Rayan silently reproached himself. He should know how things worked between them by now. Mathias led, and he followed. He would be a fool to think he had any say in the matter.
Chapter Nine
Mathias couldn’t stand it. His skin itched every time Rayan was close. He wondered how long this tension had existed between them, going unspoken, unexplored. They’d both stumbled into it so easily when given the opportunity. Mathias couldn’t decide what was more aggravating—having lost control or knowing someone had witnessed the dissolution. He barely recalled the sequence of events that had led to the sudden transformation between them, but he did know there had been no hesitation. Rayan—despite his usual acquiescence—had proven just as impatient as Mathias.
In the years he’d known him, Rayan had appeared to lead an unassuming life. Aside from his early inquiries into the man’s background, it was a life Mathias hadn’t spent much time considering. But there were signs, carefully hidden, that he was only now beginning to see, perhaps because he’d proven so adept at his own personal erasure.
Mathias paced the floor of his bedroom, sucking with restless vigor on his usual late-night cigarette. When he closed his eyes, he saw Rayan—the slick open mouth, the curve of his back, hips pressed against him.
He stopped, the cigarette clenched between his teeth, suppressing a groan. Mathias couldn’t remember a time when he’d wanted—really wanted—to fuck someone so badly it scrambled his thoughts. He had done everything he could to supplant these images with something tamer. He’d gone to a woman in Rosemont, someone he saw when he wanted to steer clear of the family’s well-worn establishments. It had only served to highlight exactly what he was missing.

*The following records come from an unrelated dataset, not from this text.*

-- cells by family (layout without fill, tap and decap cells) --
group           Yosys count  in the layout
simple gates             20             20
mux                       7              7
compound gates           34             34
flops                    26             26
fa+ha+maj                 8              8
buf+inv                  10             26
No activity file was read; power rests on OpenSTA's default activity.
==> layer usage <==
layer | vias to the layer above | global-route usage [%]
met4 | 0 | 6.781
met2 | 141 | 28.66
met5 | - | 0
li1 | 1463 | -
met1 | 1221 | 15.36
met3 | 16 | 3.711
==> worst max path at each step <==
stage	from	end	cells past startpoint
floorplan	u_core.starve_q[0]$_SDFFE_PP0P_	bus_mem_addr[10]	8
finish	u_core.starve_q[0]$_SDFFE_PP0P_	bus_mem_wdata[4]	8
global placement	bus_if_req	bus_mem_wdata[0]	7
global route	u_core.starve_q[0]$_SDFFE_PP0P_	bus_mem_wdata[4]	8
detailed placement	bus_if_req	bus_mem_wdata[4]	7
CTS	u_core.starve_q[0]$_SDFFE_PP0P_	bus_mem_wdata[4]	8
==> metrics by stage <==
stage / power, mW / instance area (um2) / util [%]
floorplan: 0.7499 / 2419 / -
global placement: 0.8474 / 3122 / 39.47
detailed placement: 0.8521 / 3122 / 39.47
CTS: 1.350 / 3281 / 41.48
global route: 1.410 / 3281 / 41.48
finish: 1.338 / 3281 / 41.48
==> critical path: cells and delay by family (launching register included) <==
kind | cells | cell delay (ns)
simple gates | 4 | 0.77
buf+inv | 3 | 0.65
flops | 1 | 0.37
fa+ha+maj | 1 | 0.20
[src/rtl/traffic_pkg.sv]
// Shared types and default sizing for the traffic sensor front end.
package traffic_pkg;

    typedef enum logic [1:0] {
        E_IDLE,
        E_ACTIVE,
        E_HOLD,
        E_FAULT
    } emerg_state_t;

    localparam int DEF_SYNC_STAGES = 2;
    localparam int DEF_DB_CYCLES   = 4;
    localparam int DEF_EMERG_HOLD  = 8;
    localparam int DEF_EMERG_MAX   = 1024;

endpackage

[src/rtl/traffic_sensor_conditioner_if.sv]
// Raw detector inputs, controller greens and conditioned requests between the
// street side and traffic_light_controller.
interface traffic_sensor_conditioner_if;

    logic car_a_raw;
    logic car_b_raw;
    logic emerg_raw;
    logic ga_in;
    logic gb_in;
    logic Sa;
    logic Sb;
    logic emergency;
    logic emerg_fault;

    modport master (
        output car_a_raw, car_b_raw, emerg_raw, ga_in, gb_in,
        input  Sa, Sb, emergency, emerg_fault
    );

    modport slave (
        input  car_a_raw, car_b_raw, emerg_raw, ga_in, gb_in,
        output Sa, Sb, emergency, emerg_fault
    );

endinterface

[src/rtl/sensor_debounce.sv]
// Synchronizer chain followed by a stability counter; db only follows the
// synchronized input once it has differed for DB_CYCLES consecutive cycles.
module sensor_debounce
    import traffic_pkg::*;
#(
    parameter int SYNC_STAGES = DEF_SYNC_STAGES,
    parameter int DB_CYCLES   = DEF_DB_CYCLES
) (
    input  logic clk,
    input  logic reset,
    input  logic raw,
    output logic db
);

    localparam int CNT_W = $clog2(DB_CYCLES) + 1;

    logic [SYNC_STAGES-1:0] sync_q;
    logic [CNT_W-1:0]       cnt;
    logic                   sync_val;

    assign sync_val = sync_q[SYNC_STAGES-1];

    always_ff @(posedge clk) begin
        if (reset) begin
            sync_q <= '0;
            cnt    <= '0;
            db     <= 1'b0;
        end else begin
            sync_q <= {sync_q[SYNC_STAGES-2:0], raw};
            if (sync_val == db) begin
                cnt <= '0;
            end else if (cnt == CNT_W'(DB_CYCLES - 1)) begin
                db  <= ~db;
                cnt <= '0;
            end else begin
                cnt <= cnt + CNT_W'(1);
            end
        end
    end

endmodule

[src/rtl/traffic_sensor_conditioner.sv]
// Conditions car detectors into sticky Sa/Sb requests and the emergency receiver
// into a held pre-emption. Optional stuck-emergency timeout: EMERG_TIMEOUT_EN.
module traffic_sensor_conditioner
    import traffic_pkg::*;
#(
    parameter int SYNC_STAGES = DEF_SYNC_STAGES,
    parameter int DB_CYCLES   = DEF_DB_CYCLES,
    parameter int EMERG_HOLD  = DEF_EMERG_HOLD,
    parameter int EMERG_MAX   = DEF_EMERG_MAX
) (
    input  logic                        clk,
    input  logic                        reset,
    traffic_sensor_conditioner_if.slave bus
);

    localparam int HOLD_W = $clog2(EMERG_HOLD) + 1;

    if (SYNC_STAGES < 2 || DB_CYCLES < 1 || EMERG_HOLD < 1 || EMERG_MAX < 2) begin : g_param_check
        $error("traffic_sensor_conditioner: illegal parameter value");
    end

    logic db_a, db_b, db_e;
    logic db_a_q, db_b_q;
    logic sa_q, sb_q;

    emerg_state_t      state, state_nxt;
    logic [HOLD_W-1:0] hold_cnt, hold_nxt;

    sensor_debounce #(.SYNC_STAGES(SYNC_STAGES), .DB_CYCLES(DB_CYCLES)) u_db_a (
        .clk(clk), .reset(reset), .raw(bus.car_a_raw), .db(db_a)
    );
    sensor_debounce #(.SYNC_STAGES(SYNC_STAGES), .DB_CYCLES(DB_CYCLES)) u_db_b (
        .clk(clk), .reset(reset), .raw(bus.car_b_raw), .db(db_b)
    );
    sensor_debounce #(.SYNC_STAGES(SYNC_STAGES), .DB_CYCLES(DB_CYCLES)) u_db_e (
        .clk(clk), .reset(reset), .raw(bus.emerg_raw), .db(db_e)
    );

    // A green clears its lane even if a new car edge lands on the same cycle.
    always_ff @(posedge clk) begin
        if (reset) begin
            db_a_q <= 1'b0;
            db_b_q <= 1'b0;
            sa_q   <= 1'b0;
            sb_q   <= 1'b0;
        end else begin
            db_a_q <= db_a;
            db_b_q <= db_b;
            if (bus.ga_in)
                sa_q <= 1'b0;
            else if (db_a && !db_a_q)
                sa_q <= 1'b1;
            if (bus.gb_in)
                sb_q <= 1'b0;
            else if (db_b && !db_b_q)
                sb_q <= 1'b1;
        end
    end

`ifdef EMERG_TIMEOUT_EN
    localparam int ACT_W = $clog2(EMERG_MAX) + 1;
    logic [ACT_W-1:0] active_cnt, active_nxt;
`endif

    always_ff @(posedge clk) begin
        if (reset) begin
            state    <= E_IDLE;
            hold_cnt <= '0;
`ifdef EMERG_TIMEOUT_EN
            active_cnt <= '0;
`endif
        end else begin
            state    <= state_nxt;
            hold_cnt <= hold_nxt;
`ifdef EMERG_TIMEOUT_EN
            active_cnt <= active_nxt;
`endif
        end
    end

    always_comb begin
        state_nxt = state;
        hold_nxt  = hold_cnt;
`ifdef EMERG_TIMEOUT_EN
        active_nxt = active_cnt;
`endif
        case (state)
            E_IDLE: begin
                if (db_e) begin
                    state_nxt = E_ACTIVE;
`ifdef EMERG_TIMEOUT_EN
                    active_nxt = '0;
`endif
                end
            end
            E_ACTIVE: begin
                if (!db_e) begin
                    state_nxt = E_HOLD;
                    hold_nxt  = HOLD_W'(EMERG_HOLD - 1);
                end
`ifdef EMERG_TIMEOUT_EN
                else if (active_cnt == ACT_W'(EMERG_MAX - 1))
                    state_nxt = E_FAULT;
                else
                    active_nxt = active_cnt + ACT_W'(1);
`endif
            end
            E_HOLD: begin
                if (db_e) begin
                    state_nxt = E_ACTIVE;
`ifdef EMERG_TIMEOUT_EN
                    active_nxt = '0;
`endif
                end else if (hold_cnt == '0) begin
                    state_nxt = E_IDLE;
                end else begin
                    hold_nxt = hold_cnt - HOLD_W'(1);
                end
            end
`ifdef EMERG_TIMEOUT_EN
            E_FAULT: begin
                if (!db_e)
                    state_nxt = E_IDLE;
            end
`endif
            default: state_nxt = E_IDLE;
        endcase
    end

    assign bus.Sa        = sa_q;
    assign bus.Sb        = sb_q;
    assign bus.emergency = (state == E_ACTIVE) || (state == E_HOLD);
`ifdef EMERG_TIMEOUT_EN
    assign bus.emerg_fault = (state == E_FAULT);
`else
    assign bus.emerg_fault = 1'b0;
`endif

endmodule

[src/flat_wrapper.sv]
// flat-port wrapper written by rule: the top's interface ports become plain ports
module traffic_sensor_conditioner_flat import traffic_pkg::*;
#(
    parameter int SYNC_STAGES = DEF_SYNC_STAGES,
    parameter int DB_CYCLES   = DEF_DB_CYCLES,
    parameter int EMERG_HOLD  = DEF_EMERG_HOLD,
    parameter int EMERG_MAX   = DEF_EMERG_MAX
)
  (clk, reset, bus_car_a_raw, bus_car_b_raw, bus_emerg_raw, bus_ga_in, bus_gb_in, bus_Sa, bus_Sb, bus_emergency, bus_emerg_fault);
  traffic_sensor_conditioner_if bus_i ();
  input  logic clk;
  input  logic reset;
  input wire logic [$bits(bus_i.car_a_raw)-1:0] bus_car_a_raw;
  input wire logic [$bits(bus_i.car_b_raw)-1:0] bus_car_b_raw;
  input wire logic [$bits(bus_i.emerg_raw)-1:0] bus_emerg_raw;
  input wire logic [$bits(bus_i.ga_in)-1:0] bus_ga_in;
  input wire logic [$bits(bus_i.gb_in)-1:0] bus_gb_in;
  output wire logic [$bits(bus_i.Sa)-1:0] bus_Sa;
  output wire logic [$bits(bus_i.Sb)-1:0] bus_Sb;
  output wire logic [$bits(bus_i.emergency)-1:0] bus_emergency;
  output wire logic [$bits(bus_i.emerg_fault)-1:0] bus_emerg_fault;
  assign bus_i.car_a_raw = bus_car_a_raw;
  assign bus_i.car_b_raw = bus_car_b_raw;
  assign bus_i.emerg_raw = bus_emerg_raw;
  assign bus_i.ga_in = bus_ga_in;
  assign bus_i.gb_in = bus_gb_in;
  assign bus_Sa = bus_i.Sa;
  assign bus_Sb = bus_i.Sb;
  assign bus_emergency = bus_i.emergency;
  assign bus_emerg_fault = bus_i.emerg_fault;
  traffic_sensor_conditioner #(.SYNC_STAGES(SYNC_STAGES), .DB_CYCLES(DB_CYCLES), .EMERG_HOLD(EMERG_HOLD), .EMERG_MAX(EMERG_MAX)) u_core (.clk(clk), .reset(reset), .bus(bus_i));
endmodule
[config.mk]
export PLATFORM = sky130hd
export DESIGN_NAME = traffic_sensor_conditioner_flat
export DESIGN_NICKNAME = d
export VERILOG_FILES = /design/src/rtl/traffic_pkg.sv /design/src/rtl/traffic_sensor_conditioner_if.sv /design/src/rtl/sensor_debounce.sv /design/src/rtl/traffic_sensor_conditioner.sv /design/src/flat_wrapper.sv
export SDC_FILE = /design/constraint.sdc
export NUM_CORES = 1
export LEC_CHECK = 0
export ABC_AREA = 0
export CAP_MARGIN = 15
export CORE_UTILIZATION = 55
export DETAILED_ROUTE_END_ITERATION = 6
export HOLD_SLACK_MARGIN = 0.06
export PLACE_DENSITY_LB_ADDON = 0.1
export SYNTH_ARGS = -nofsm -noshare
export SYNTH_HDL_FRONTEND = slang
export SYNTH_SLANG_ARGS = --single-unit
[constraint.sdc]
create_clock -name clk -period 2.2 [get_ports clk]
set_clock_uncertainty 0.1 [all_clocks]
set_input_delay 0.22 -clock clk [delete_from_list [all_inputs] [get_ports clk]]
set_output_delay 0.22 -clock clk [all_outputs]
set_load 0.01 [all_outputs]
==> metrics.txt <==
outcome=completed; DR iter-0 viols=8; initial antenna violation count=0; Final GP Congestion=between 0.7 and 0.8; worst hold stages=1; Switching Share=30.8%; All-Layer GR Usage=roughly 17%; ANT cells=0; Port Buf Inserts=9; via count=795; simple-gate share of the synthesized area=between 10% and 20%; fmax=between 0.5 and 0.6 GHz; # DRC=0; synth warn=0; top layer in use=met4; ys flop type=dfxtp_1; Post-Syn Area=0.00121 sq mm; final hold vios=0; Synth area leader=dfxtp_1; largest family of logic cells by synthesized area=simple AND/OR/NAND/NOR gates; vias in the first global route=739; Crit. End Element=output pin; die area=0.00239 sq mm; WL met1=roughly 890 microns; synth unique cells=28; CTS tree=yes; hold crit path type=flip-flop to flip-flop; Seq/Total Area, Yosys=46.4%; power share of the sequential group=50.3%; vias per cell=between 5 and 6; crit path max fanout=5; top cell type's share of synthesized area=46.4%; final std cells w/o fill=158; Sink Count=28; total grt overflow=0; Yosys reg bits=28; Syn Inst Count=122; largest net degree at the start of global routing=15; Area contributors post-synth=dfxtp_1 46%, ha_1 13%, nor2b_1 5.2%, inv_1 4.4%, mux2i_1 4.1%; filler instances=172; met2 WL post-DR=approximately 840 microns; Routed Antenna Nets=0; Finish-stage setup viols=0; Initial Utilization=59.7%; area taken by multi-input logic gates=574 sq um; number of buffers created by CTS=3; Util after Layout=66.3%; final net count=153; compound-cell area share of the yosys netlist=6.84%; EDFF count, synth=0; Clock Latency Late Sink=a little over 0.3 ns; Max clock buf depth=2; maxcap violations=0; Period minus WS final=1.95 ns; CP required=1.88 ns; Clock power frac=16.8%; Worst Tran Pin Value=0.511 ns; top cells by count, synth=28 x dfxtp_1, 14 x inv_1, 13 x ha_1, 13 x nor2_1, 10 x nor2b_1; WL/cell=11.4 microns; layout cells sized above 1=7.63%; post-synthesis xor/xnor area fraction=2.18%; register area=561 sq um; routed length on met3=50 microns; io pins=11; number of H-tree levels=1; Pint=817 uW; total core area=around 0.002 sq mm; first-pass GRT wire length=slightly above 3 mm; Slew HR=65.8%; Die Y=~49 microns; post-synthesis mux area share=5.08%; max-slew violation count=0; post-synthesis net count=142; PwrDens=~880 mW/mm^2; TNS Setup=0 ns; leakage=about 0.5 nW; combinational share of power=33.0%; Final Routed Wirelength=1.80 mm; Critical Path AT=around 1.6 ns; VDD IR-drop max=0.605 mV; Post-Synth Adder-Cell Area=approximately 13%; TritonRoute pass-1 iters=4; # resized after CTS=0; setup bufs post-CTS=0; count leader, synth=dfxtp_1; CTS root buf=clkbuf_4; RSZ-0062 raised after global routing=false; Area Growth Syn to Fin=11.1%; CP Launch Type=flip-flop; DIE WIDTH=slightly below 50 microns; sw power=364 uW; # hold bufs at CTS=0; Synth async-reset ratio=0%; clock-pin slew on the worst setup and hold paths=between 0.1 and 0.15 ns; fin crit share=88.8%; reg2reg path depth=5; Site Rows=16; DP Wirelength=1.40 mm; Setup CP Type=flip-flop to output pin; Post-Syn Area per Cell=9.90 sq um; dpl cells=155
## area by class of cell
class                           count  area share [%]
Multi-Input combinational cell     76            42.8
Sequential cell                    28            41.8
Timing Repair Buffer               10            7.28
Inverter                           14            3.92
Tap cell                           27            2.52
Clock buffer                        3            1.68
## path summary, 6_finish.rpt
check	start	end	slack [ns]
setup / recovery	u_core.state[0]$_SDFFE_PP0P_	bus_emergency	0.25
hold / removal	u_core.u_db_a.cnt[0]$_SDFF_PP0_	u_core.u_db_a.cnt[0]$_SDFF_PP0_	0.33
setup reg to reg	u_core.state[0]$_SDFFE_PP0P_	u_core.hold_cnt[3]$_SDFFE_PP0P_	0.46
hold reg to reg	u_core.u_db_a.cnt[0]$_SDFF_PP0_	u_core.u_db_a.cnt[0]$_SDFF_PP0_	0.33
## kinds of logic (layout without fill, tap and decap cells)
group,count (synthesis),after routing
fa+ha+maj,13,13
compound gates,9,9
buf+inv,18,27
xor+xnor,3,3
other cells,1,1
simple gates,44,44
mux,6,6
flops,28,28
## sequential cells by signal (all words and copies together) (netlist names)
name and cells:
u_core.hold_cnt 4, u_core.u_db_a.cnt 3, u_core.u_db_b.cnt 3, u_core.u_db_e.cnt 3, u_core.state 2, u_core.u_db_a.sync_q 2
u_core.u_db_b.sync_q 2, u_core.u_db_e.sync_q 2, u_core.bus.Sa 1, u_core.bus.Sb 1, u_core.db_a_q 1, u_core.db_b_q 1
u_core.u_db_a.db 1, u_core.u_db_b.db 1, u_core.u_db_e.db 1
## critical path: stages, from the launching register on
cell,delay [ns]
dfxtp_1,0.44
inv_1,0.09
ha_1,0.28
clkdlybuf4s50_1,0.52
## power groups by stage
stage               logic, mW  registers (mW)  clock network, mW
floorplan               0.309           0.594                  0
global placement        0.374           0.601                  0
detailed placement      0.388           0.606                  0
CTS                     0.392           0.594              0.202
global route            0.440           0.600              0.226
finish                  0.389           0.594              0.198
## per-layer routing
layer  up-vias  track usage, %
met2        17            29.2
met4         0            5.88
met3         2            2.80
met5         -               0
li1        413               -
met1       363            20.9
## cell usage in the layout, fill, tap and decap left out, types with 3 or more instances in the layout
cell type        Yosys  routed
nor2b_1             10      10
ha_1                13      13
a21oi_1              3       3
nor2_1              13      13
nor3_1               5       5
dfxtp_1             28      28
inv_1               14      14
or3_1                4       4
clkbuf_4             0       3
nand2_1              4       4
mux2i_1              5       5
clkdlybuf4s50_1      0       9
xnor2_1              3       3
## per-stage QoR
| step | cell area [sq um] | setup WS, ns | hold slack (ns) | total power, mW |
|---|---|---|---|---|
| 2_1_floorplan | 1210 | 0.616 | 0.197 | 0.902 |
| 3_3_place_gp | 1320 | 0.534 | 0.307 | 0.974 |
| 3_5_place_dp | 1320 | 0.488 | 0.314 | 0.994 |
| 4_1_cts | 1340 | 0.228 | 0.333 | 1.19 |
| 5_1_grt | 1340 | 0.161 | 0.329 | 1.27 |
| 6_report | 1340 | 0.246 | 0.328 | 1.18 |
No activity file was read; power rests on OpenSTA's default activity.
==> edit 1 (same flow settings) <==
`DEF_DB_CYCLES`: 4 -> 2.
--- a/src/rtl/traffic_pkg.sv
+++ b/src/rtl/traffic_pkg.sv
@@ -9,7 +9,7 @@
     } emerg_state_t;
 
     localparam int DEF_SYNC_STAGES = 2;
-    localparam int DEF_DB_CYCLES   = 4;
+    localparam int DEF_DB_CYCLES   = 2;
     localparam int DEF_EMERG_HOLD  = 8;
     localparam int DEF_EMERG_MAX   = 1024;
 
Behaviour: not the same (Yosys sat finds a counterexample within 10 cycles, from zero or initial values and one cycle with reset high).
==> edit 1 against the unedited design <==
  * Core utilization is 2.1 points higher
  * Global-route usage down 1.1 points
  * Cell area shrank 9.0%
  * Routed wire length is 14% lower
  * Power fell by 21%
  * Synthesized area fell by 9.7%
  * Sequential power is 13% lower
  * Sequential cell count decreased by 3
  * Worst setup slack better by 0.018 ns
  * Critical endpoint unchanged
  * Largest power group unchanged
==> edit 1: results (changes against the unedited design) <==
{| class="wikitable"
! Metric !! Value
|-
| Outcome || finished, final reports clean
|-
| Startpoint of the tightest hold check path || u_core.u_db_a.cnt[0]
|-
| Via count of the first global-routing pass || 632 (-14%)
|-
| Critical register-to-register path endpoint || u_core.hold_cnt[3]
|-
| Overall Global Routing Usage || 0.157 (-0.0108)
|-
| Setup slack on the worst flop-to-flop path || 0.53 ns (+0.07 ns)
|-
| Pin count of the biggest net entering global routing || 18 (+3)
|-
| Worst-path clk slew || 0.13 ns (about the same)
|-
| Ranking of synthesized cells by instance count || dfxtp_1 (25), nor2_1 (11), ha_1 (10), inv_1 (10), nor2b_1 (8)
|-
| Slew headroom || 0.626 (-0.0320)
|-
| Syn Area/Cell || 9.91 um2 (+0.11%)
|-
| Count of non-filler cells in the finished layout || 145 (-8.2%)
|-
| Dpl hpwl || 1210 um (-13%)
|-
| WHS Endpoint || u_core.u_db_a.cnt[0]
|-
| Ranking of synthesized cells by area || dfxtp_1 (46%), ha_1 (11%), nor2b_1 (4.6%), nor2_1 (3.8%), mux2i_1 (3.7%)
|-
| Clock tree buffer depth || 2 (unchanged)
|-
| Hold crit path type || flop to flop
|-
| Count of nets after finishing || 138 (-9.8%)
|-
| Number of optimization iterations in the first detailed-route pass || 4 (unchanged)
|-
| Hold path depth || 1 (unchanged)
|-
| Routability congestion estimate from global placement || 0.806 (+4.3%)
|-
| Number of levels the H-tree was split into || 1 (unchanged)
|-
| Count of routing violations after the opening detailed-route iteration || 7 (-1)
|-
| Share of synthesized flip-flops with an asynchronous set or reset || 0 (unchanged)
|-
| Per-cell via count in the routed design || 5.05 (+0.33%)
|-
| Count of buffers from port buffering || 9 (unchanged)
|-
| Internal power of the cells || 0.668 mW (-18%)
|-
| Slowest CP cell || clkdlybuf4s50_1
|-
| Peak VDD IR || 463 uV (-24%)
|-
| Clock buffer count from CTS || 3 (unchanged)
|-
| Wire length of the first global-routing pass || 2470 um (-20%)
|-
| Synthesized Nets || 127 (-11%)
|-
| Max reg flops || 4 (unchanged)
|-
| Register with the most flip-flops || u_core.hold_cnt
|-
| Final hold slack || 0.327 ns (-0.00169 ns)
|-
| Most common cell after layout, fill and taps aside || dfxtp_1
|-
| Post-Route WL || 1560 um (-14%)
|-
| # resized after CTS || 0 (unchanged)
|-
| Post-placement cell area || 0.00119 mm2 (-9.6%)
|-
| Fraction of layout cells with a size suffix above 1 || 0.0750 (-0.00134)
|-
| Critical path fanouts, max || 4 (-1)
|-
| Top FF cell, synth || dfxtp_1
|-
| Startpoint of the lowest-slack register-to-register path || u_core.state[0]
|-
| Seq/Total Area, Yosys || 0.459 (-0.00501)
|-
| Count of different cell masters after synthesis || 31 (+11%)
|-
| Static leakage || 0.451 nW (-12%)
|-
| Number of cell instances on the worst register-to-register path || 5 (unchanged)
|-
| Number of diodes || 0 (unchanged)
|-
| CP arrival || between 1.5 and 2 ns
|}
==> edit 1: cell types whose count changed after synthesis, moves of 3 or more <==
cell     unedited run  this run
inv_1              14        10
nand2_1             4         0
dfxtp_1            28        25
ha_1               13        10
==> edit 1: metrics by stage <==
step | setup slack [ns] | util
after floorplan | 0.655 | -
after global placement | 0.527 | 0.669
after detailed placement | 0.507 | 0.669
after CTS | 0.256 | 0.684
after global routing | 0.168 | 0.684
final | 0.264 | 0.684
==> edit 1: worst max-delay path: cells and delay by family (launching register included) <==
family	cells	cell delay, ns
adders and majority gates	1	0.28
DFF	1	0.41
buffers and inverters	2	0.62
==> edit 1: metal layers <==
layer | wire, um | track usage | share of wire
met1 | 740 | 0.186 | 0.47
met2 | 773 | 0.281 | 0.50
met3 | 45 | 0.0392 | 0.029
met4 | 0 | 0.0353 | 0
met5 | 0 | 0 | 0
==> edit 1: kinds of logic (layout without fill, tap and decap cells) <==
family,after synthesis,in the layout,share of synthesized area
and+or+nand+nor,36,36,0.195
AOI/OAI and AO/OA,14,14,0.0827
DFF,25,25,0.459
buffers and inverters,15,25,0.0631
adders and majority gates,10,10,0.115
xor gates and xnor gates,3,3,0.0241
other,1,1,0.00344
muxes,6,6,0.0574
==> edit 1: final cells by class <==
class,count,area (um2)
clock buffers,3,22.5
clock inverters,1,5.00
fillers,159,563
inverters,11,42.5
multi-input cells,70,520
flip-flops and latches,25,500
well taps,25,31.3
repair buffers,10,97.6
==> edit 1: power by group through the flow <==
stage | sequential (mW) | combinational (mW) | clock, mW
2_1_floorplan | 0.518 | 0.173 | 0
3_3_place_gp | 0.524 | 0.217 | 0
3_5_place_dp | 0.526 | 0.224 | 0
4_1_cts | 0.516 | 0.227 | 0.206
5_1_grt | 0.520 | 0.250 | 0.224
6_report | 0.515 | 0.225 | 0.198
==> edit 2 (same flow settings) <==
Without the edit above. Encoding of `emerg_state_t`: now Gray code (2 bits for 4 states).
--- a/src/rtl/traffic_pkg.sv
+++ b/src/rtl/traffic_pkg.sv
@@ -2,10 +2,10 @@
 package traffic_pkg;
 
     typedef enum logic [1:0] {
-        E_IDLE,
-        E_ACTIVE,
-        E_HOLD,
-        E_FAULT
+        E_IDLE   = 2'b00,
+        E_ACTIVE = 2'b01,
+        E_HOLD   = 2'b11,
+        E_FAULT  = 2'b10
     } emerg_state_t;
 
     localparam int DEF_SYNC_STAGES = 2;
Check against the original RTL: no difference found for any inputs over 10 cycles, from zero or initial values and one cycle with reset high; not proved beyond that.
==> edit 2 against the unedited design <==
  * Synthesized area is 10% lower
  * Hold slack worse by 0.00084 ns
  * Worst setup slack better by 0.35 ns
  * Via count is 8.3% lower
  * Register-to-register slack better by 0.28 ns
  * Cell area is 9.2% lower
  * Core utilization is 1.9 points higher
  * Sequential cell count stayed put
  * Final cell count is 8.9% lower
  * Routed wire length is 12% lower
Power is not compared: it rests on default switching activity, and its combinational part moved more than twofold at a synthesized area within 25%.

Maybe if it hadn’t felt so good… if he hadn’t wanted his hands on every part of the man, craved the swell of his cock in his fist… if he hadn’t come so hard, his mind emptying for one delirious moment as though he’d been erased. Maybe then, Mathias could bury this reckless lapse of judgment and move on.
Running a hand through his hair, he sat down on the edge of the bed. It was foolish to think adding Silvano to the team would do anything but amplify the deprivation. The distance made Mathias even more insatiable. He resented the way Junior’s presence curtailed what had once transpired seamlessly between him and Rayan. And still, his second said nothing. He showed up on time and did his job without question.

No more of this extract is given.